The big CON, though, is side effects. I’d showed the study earlier to my primary care doctor and to the pharmacist at work. Both had commented on the “high side effect profile.” My oncologist kept reminding me that they could “manage” the side effects, by decreasing the dosage or discontinuing my participation in the trial, but I kept thinking that the side effects would have to be experienced before they could be managed. I wasn’t sure I was willing to even risk the experience. I’d gone through all that chemo without getting dreaded mouth sores, did I want to risk that now? Anemia, increased risk of infections, diarrhea, nausea, fatigue, bruising, electrolyte imbalance, hyperglycemia, hyperlipidemia, etc. And these weren’t just potential side effects, they were listed under the heading of “Likely.” (All the other side effect lists had either 1-2 or a handful of ones under the heading of “Likely” and most under “Less Likely.” Everolimus had 25 side effects listed in the “Likely” category.)
Smaller cons were the mirror image of the smaller pros. Yes, I’d have more surveillance, but it would also mean more appointments, more trips downtown. I’d just spent one year aggressively treating the cancer. Did I want to spend the next one in a similar way?
I went back and forth all weekend, but what it finally boiled down to was that THIS year is already full of some pretty special events. I’ve got a new grandbaby waiting to make his appearance in March and a ticket to New Zealand in April. I can see the light at the end of the tunnel (though I have two more surgeries to go.) I’m finally feeling good. I’d come up to the brink of making a “yes” decision (kicking and fighting all the way) and then I’d think of having to deal with any of the side effects in the next 2 months. The pros just couldn’t push me over that hurdle.
So I wrote an email to my oncologist and the trial coordinator declining to participate in the study. I told them that I’d struggled with the decision and gave them my final reasons. I was happy and relieved when my oncologist shot back “It makes perfect sense, Chris.”

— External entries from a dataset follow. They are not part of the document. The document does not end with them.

$ cat src/rtl/data_bus_mmio.sv
// Data-side bus stage: routes CPU data accesses to RAM or to the MMIO window
// holding the UART TX FIFO, the free-running cycle counter and the baud divider.
module data_bus_mmio
    import data_bus_mmio_pkg::*;
#(
    parameter logic [15:0] MMIO_BASE    = MMIO_BASE_DEF,
    parameter int          FIFO_DEPTH   = 4,
    parameter logic [15:0] BAUD_DIV_RST = BAUD_DIV_RST_DEF
) (
    input  logic        clk,
    input  logic        rst,
    input  logic        memCe,
    input  logic        memWr,
    input  logic [31:0] memAddr,
    input  logic [31:0] wtData,
    output logic [31:0] rdData,
    output logic        ramCe,
    output logic        ramWe,
    output logic [31:0] ramAddr,
    output logic [31:0] ramWtData,
    input  logic [31:0] ramRdData,
    output logic        txd
);

    localparam int PTR_W = $clog2(FIFO_DEPTH);
    localparam int CNT_W = PTR_W + 1;

    logic             mmio_sel_s, mmio_wr_s;
    logic [15:0]      offset_s;
    logic             wr_txdata_s, wr_status_s, wr_baud_s;
    logic             fifo_empty_s, fifo_full_s, push_ok_s, pop_s;
    logic             tx_ready_s, tx_busy_s;
    logic [31:0]      status_s, reg_rd_s;

    logic [7:0]       fifo_mem_q [FIFO_DEPTH];
    logic [PTR_W-1:0] wr_ptr_q, rd_ptr_q;
    logic [CNT_W-1:0] count_q, count_d;
    logic             overflow_q, overflow_d;
    logic [31:0]      cycles_q;
    logic [15:0]      baud_q;

    assign offset_s     = memAddr[15:0];
    assign mmio_sel_s   = memCe & (memAddr[31:16] == MMIO_BASE);
    assign mmio_wr_s    = mmio_sel_s & memWr;
    assign ramCe        = memCe & ~mmio_sel_s;
    assign ramWe        = ramCe & memWr;
    assign ramAddr      = memAddr;
    assign ramWtData    = wtData;

    assign wr_txdata_s  = mmio_wr_s & (offset_s == OFF_TXDATA);
    assign wr_status_s  = mmio_wr_s & (offset_s == OFF_STATUS);
    assign wr_baud_s    = mmio_wr_s & (offset_s == OFF_BAUD);

    assign fifo_empty_s = (count_q == CNT_W'(0));
    assign fifo_full_s  = (count_q == CNT_W'(FIFO_DEPTH));
    assign push_ok_s    = wr_txdata_s & ~fifo_full_s;
    assign pop_s        = ~fifo_empty_s & tx_ready_s;

    // FIFO occupancy and sticky overflow next-state.
    always_comb begin
        count_d    = count_q;
        overflow_d = overflow_q;
        case ({push_ok_s, pop_s})
            2'b10:   count_d = count_q + CNT_W'(1);
            2'b01:   count_d = count_q - CNT_W'(1);
            default: count_d = count_q;
        endcase
        if (wr_txdata_s && fifo_full_s) begin
            overflow_d = 1'b1;
        end else if (wr_status_s) begin
            overflow_d = 1'b0;
        end else begin
            overflow_d = overflow_q;
        end
    end

    // Register read mux and final CPU read data select.
    always_comb begin
        status_s               = 32'd0;
        status_s[STAT_EMPTY]   = fifo_empty_s;
        status_s[STAT_FULL]    = fifo_full_s;
        status_s[STAT_BUSY]    = tx_busy_s;
        status_s[STAT_OVF]     = overflow_q;
        status_s[STAT_CNT_LSB +: 4] = 4'(count_q);
        case (offset_s)
            OFF_STATUS: reg_rd_s = status_s;
            OFF_CYCLES: reg_rd_s = cycles_q;
            OFF_BAUD:   reg_rd_s = {16'd0, baud_q};
            default:    reg_rd_s = 32'd0;
        endcase
        if (mmio_sel_s) begin
            rdData = reg_rd_s;
        end else if (ramCe) begin
            rdData = ramRdData;
        end else begin
            rdData = 32'd0;
        end
    end

    // FIFO storage; stale entries are harmless because pointers reset.
    always_ff @(posedge clk) begin
        if (push_ok_s && !rst) begin
            fifo_mem_q[wr_ptr_q] <= wtData[7:0];
        end
    end

    // Pointers, occupancy, overflow, cycle counter and baud divider.
    always_ff @(posedge clk) begin
        if (rst) begin
            wr_ptr_q   <= '0;
            rd_ptr_q   <= '0;
            count_q    <= '0;
            overflow_q <= 1'b0;
            cycles_q   <= 32'd0;
            baud_q     <= BAUD_DIV_RST;
        end else begin
            if (push_ok_s) begin
                wr_ptr_q <= wr_ptr_q + PTR_W'(1);
            end
            if (pop_s) begin
                rd_ptr_q <= rd_ptr_q + PTR_W'(1);
            end
            count_q    <= count_d;
            overflow_q <= overflow_d;
            cycles_q   <= cycles_q + 32'd1;
            if (wr_baud_s) begin
                baud_q <= wtData[15:0];
            end
        end
    end

    data_bus_mmio_uart_tx u_uart_tx (
        .clk     (clk),
        .rst     (rst),
        .valid_i (~fifo_empty_s),
        .byte_i  (fifo_mem_q[rd_ptr_q]),
        .div_i   (eff_div(baud_q)),
        .ready_o (tx_ready_s),
        .busy_o  (tx_busy_s),
        .txd_o   (txd)
    );

endmodule

$ cat config.mk
export PLATFORM = sky130hd
export DESIGN_NAME = data_bus_mmio
export DESIGN_NICKNAME = d
export VERILOG_FILES = /design/src/rtl/data_bus_mmio_pkg.sv /design/src/rtl/data_bus_mmio_uart_tx.sv /design/src/rtl/data_bus_mmio.sv
export SDC_FILE = /design/constraint.sdc
export NUM_CORES = 1
export LEC_CHECK = 0
export CORE_MARGIN = 4
export CORE_UTILIZATION = 40
export CTS_CLUSTER_SIZE = 20
export DETAILED_ROUTE_END_ITERATION = 10
export HOLD_SLACK_MARGIN = 0.06
export PLACE_DENSITY = 0.68
export SLEW_MARGIN = 10
export SYNTH_ARGS = -nofsm -noshare
export SYNTH_HDL_FRONTEND = slang
export SYNTH_SLANG_ARGS = --single-unit
$ cat constraint.sdc
create_clock -name clk -period 4.9 [get_ports clk]
set_input_delay 1.225 -clock clk [delete_from_list [all_inputs] [get_ports clk]]
set_output_delay 1.225 -clock clk [all_outputs]
set_load 0.005 [all_outputs]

I debated whether to include my faith arguments in that email. Because that was also a large part of my decision making process. In all the numbers, no one can calculate how prayer effects the outcome. People have prayed for my complete healing through the chemo and radiation treatments. Though I can’t claim to know that those prayers have been answered, I believe in the power of God and in prayer at least enough to assume that it is very possible. I am willing to believe so until proven otherwise. I do think that I could have chosen either option (trial or no trial) and still have been trusting God for the final outcome, but there was a small part of me that wanted to demonstrate faith in this way. (It was probably the same small part of me that hesitated to do the trial in the first place.)
When Dad and I were faced with out decisions on Thursday, I began praying for peace. I could tell my Dad was nervous about the decision and I knew I would struggle back and forth until I’d decided. I’m still struggling a bit with his decision, and I imagine that he will struggle a bit with mine. I also think we’re both experiencing some relief at having made our decisions.